Mumcular Barajı’nın 19 milyon metreküp hacme sahip olduğuna dikkati çeken Doç. Dr. Özçelik, “Bunun 10 milyon metreküpü içme suyu gayeli, gerisi ziraî sulama emelli kullanılmaktadır. Yaklaşık 250 bin kişinin tüketebileceği bir potansiyel bulunmaktadır. Geyik Barajı’ndan sağlanabilecek 5- 10 milyon metreküplük ilave su ile Bodrum’un içme suyu temin edilmektedir. Lakin, kuraklık riski nedeniyle su temininde önümüzdeki yaz periyodunda meseleler yaşanması da gündeme gelecektir. Bilhassa, Bodrum içme suyu ana iletim çizgisinde binlerle söz edilen patlamalara tahlil getirilememesi durumunda kuraklığı konutlarımızda hissedeceğiz üzere görünüyor” diye konuştu.

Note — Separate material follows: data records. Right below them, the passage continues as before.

<file path="config.mk">
export PLATFORM = sky130hd
export DESIGN_NAME = sdv_root_cell
export DESIGN_NICKNAME = d
export VERILOG_FILES = /design/src/hdl/sdv_pkg.sv /design/src/hdl/sdv_root_cell.sv
export SDC_FILE = /design/constraint.sdc
export NUM_CORES = 1
export LEC_CHECK = 0
export ABC_AREA = 1
export BUFFER_PORTS_ARGS = -buffer_cell sky130_fd_sc_hd__buf_2
export CORE_ASPECT_RATIO = 0.9
export CORE_MARGIN = 3
export CORE_UTILIZATION = 45
export DETAILED_ROUTE_END_ITERATION = 8
export PLACE_DENSITY = 0.77
export SYNTH_ARGS = -nofsm -noshare
export SYNTH_HDL_FRONTEND = slang
export SYNTH_SLANG_ARGS = --single-unit
</file>
<file path="constraint.sdc">
create_clock -name clk -period 1.83 [get_ports clk]
set_input_delay 0.183 -clock clk [delete_from_list [all_inputs] [get_ports clk]]
set_output_delay 0.183 -clock clk [all_outputs]
set_load 0.05 [all_outputs]
</file>
<file path="src/hdl/sdv_pkg.sv">
// Shared types and register codes for the sphere signed-distance voxel core.
package sdv_pkg;

  typedef struct packed {
    logic [7:0] x_index;
    logic [7:0] y_index;
    logic [7:0] z_index;
    logic       kind;
  } item_t;

  typedef struct packed {
    logic signed [31:0] distance_value;
    logic               saturated;
  } result_t;

  typedef enum logic [2:0] {
    REG_OFFSET_X       = 3'd0,
    REG_OFFSET_Y       = 3'd1,
    REG_OFFSET_Z       = 3'd2,
    REG_STEP_X         = 3'd3,
    REG_STEP_Y         = 3'd4,
    REG_STEP_Z         = 3'd5,
    REG_RADIUS         = 3'd6,
    REG_HALF_THICKNESS = 3'd7
  } reg_index_t;

  localparam int unsigned RootBits = 32;
  localparam int unsigned RadBits  = 2 * RootBits;
  localparam int unsigned RemBits  = RootBits + 3;

  // State handed from one square-root cell to the next.
  typedef struct packed {
    logic                 valid;
    logic                 kind;
    logic                 flag;
    logic [RadBits-1:0]   radicand;
    logic [RemBits-1:0]   rem;
    logic [RootBits-1:0]  root;
  } root_link_t;

endpackage

</file>
<file path="src/hdl/sdv_root_cell.sv">
// One restoring square-root cell: settles one root bit per cycle while en is high.
module sdv_root_cell (
  input  logic                clk,
  input  logic                rst,
  input  logic                en,
  input  sdv_pkg::root_link_t link_in,
  output sdv_pkg::root_link_t link_out
);
  import sdv_pkg::*;

  logic [RemBits-1:0] rem_sh;
  logic [RemBits-1:0] trial;
  logic               fits;

  assign rem_sh = {link_in.rem[RemBits-3:0], link_in.radicand[RadBits-1 -: 2]};
  assign trial  = {1'b0, link_in.root, 2'b01};
  assign fits   = rem_sh >= trial;

  always_ff @(posedge clk) begin
    if (rst) begin
      link_out.valid <= 1'b0;
    end else if (en) begin
      link_out.valid <= link_in.valid;
    end
  end

  always_ff @(posedge clk) begin
    if (en) begin
      link_out.kind     <= link_in.kind;
      link_out.flag     <= link_in.flag;
      link_out.radicand <= {link_in.radicand[RadBits-3:0], 2'b00};
      link_out.rem      <= fits ? (rem_sh - trial) : rem_sh;
      link_out.root     <= {link_in.root[RootBits-2:0], fits};
    end
  end

endmodule

</file>
==> flow_metrics.py <==
metrics = {
    "outcome": {
        "status": "finished clean",
    },
    "global_route": {
        "use_met2_pct": 49.5,
        "met1_usage_pct": 33.2,
        "grt-ovfl-total": 0,
        "grt_max_degree": 56,
        "grt_usage_pct": 28.0,
        "grt_pass1_wl_um": 38000,
        "grt_busiest_layer": "met2",
        "use_met3_pct": 7.52,
        "grt_pass1_vias": 7205,
        "antenna_found_initial": 3,
    },
    "final_layout": {
        "reg.largest.list": "link_out x132",
        "finalNetCount": 1442,
        "fin_area_um2": 11000,
        "syn2layout_area_growth_pct": 55.3,
        "largest_reg_flops": 132,
        "largest_register": "link_out",
        "post-route-util_pct": 73.1,
        "layout-drive-gt1-share_pct": 33.3,
    },
    "timing": {
        "max_freq_mhz": 591,
        "hold_violations": 0,
        "finalClockSkew_ns": 0,
        "setup_violations": 0,
        "fin_crit_sh_pct": 92.5,
        "setup_slack_ns": 0.138,
        "finalCriticalPeriod_ns": 1.69,
        "slew_viol_final": 0,
    },
    "clock_tree": {
        "clk_pin_slew_ns": 0.06,
        "cts_sinks": 132,
        "cts_max_path_buffers": 2,
        "clock_latency_ns": 0.43,
        "cts_inserted_buffers": 17,
        "clockRootBuffer": "clkbuf_16",
        "cts_tree": "yes",
        "ctsHtreeMaxLevel": 4,
    },
    "worst_setup_path": {
        "r2r_cells": 2,
        "crit_type": "primary input to register",
        "crit_path_end": "link_out[50]",
        "cp.arrival_ns": 1.88,
        "slowest_delay_ns": 0.34,
        "cp_max_fo": 3,
        "worstPathRequired_ns": 2.02,
        "crit_top_cell": "nand2_1",
        "r2r-end": "link_out[133]",
        "critPathCaptureType": "register",
        "r2r_setup_slack_ns": 1.23,
        "cp-startpoint": "link_in[15]",
        "path_cells": "buf_2 > inv_1 > ha_1 > buf_4 > nand2_1 > nand2_1 > inv_1 > nand2_1 > a21oi_1 > nand3_1 > xor2_1 > nand2_1 > nand2_1",
        "slowest_stage": "ha_1",
        "critPathLaunchType": "primary input",
        "worst_r2r_startpoint": "link_out[133]",
    },
    "die": {
        "design.core.area_um2": 15000,
        "num_rows": 42,
        "die_h_um": 125,
        "dieArea_um2": 17300,
        "initial_utilization_pct": 47.1,
        "pin_count": 271,
        "die_w_um": 138,
    },
    "power": {
        "ir_drop_uv": 735,
        "p_per_area_nw_per_um2": 916,
        "p_leak_nw": 5.59,
    },
    "placement": {
        "placed_area_um2": 9400,
        "place_hpwl_um": 16800,
        "gp_congestion": 0.940,
        "port_buffers": 266,
        "dp_slack_ns": -0.358,
    },
    "logic_synthesis": {
        "ys_seq_elements": 132,
        "syn-instance-count": 794,
        "yosysSeqAreaShare_pct": 55.9,
        "ys_warn_count": 0,
        "syn_area_per_cell_um2": 8.91,
        "synth.distinct_cells": 29,
        "syn-cell-area_um2": 7070,
    },
    "drt": {
        "drc_errors": 0,
        "num_vias": 7156,
        "drtPass1Iterations": 5,
        "ant_nets": 0,
        "wl_per_cell_um": 16.6,
        "routed_wl_um": 24600,
        "drtIter0Drc": 501,
        "via_per_inst": 4.82,
    },
    "min_path": {
        "holdPathStages": 3,
        "hold_class": "primary input to register",
    },
    "job": {
        "drv_cap": 0,
    },
}
-- where the power goes --
| part | switching, mW | leakage, nW | internal [mW] |
|---|---|---|---|
| Clock | 1.40 | 0.260 | 1.75 |
| Combinational | 2.10 | 4.04 | 1.03 |
| Sequential | 0.0862 | 1.29 | 3.68 |
-- how the worst min path moves through the flow --
stage	startpoint	to	slack [ns]
floorplan	rst	link_out[133]	0.26
global placement	rst	link_out[133]	0.34
detailed placement	rst	link_out[133]	0.36
CTS	link_in[28]	link_out[29]	0.02
global route	link_in[133]	link_out[133]	0.03
finish	link_in[133]	link_out[133]	0.03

‘BARAJLAR BEKLENEN KURAKLIK DİKKATE ALINARAK İŞLETİLMELİ’
Doç. Dr. Özçelik, şöyle devam etti: “Muhtemel kuraklık tesirlerini en aza indirmek için, bilhassa çok hedefli barajlarda güç ve sulamadan çok içme suyu gereksinimleri göz önünde bulundurularak mümkün kuraklık tesirlerini gözeten senaryolar temelinde baraj işletmesi gerçekleştirilmelidir. Öbür yandan, kentlerimizdeki yüzde 50’lere varan kayıp kaçakların önüne geçilmelidir. Vatandaşlarımız da bu periyotta sularını daha tasarruflu kullanmalı su kanalizasyon yönetimleri gerekli bilinçlendirme çalışmalarını yapmalıdır.”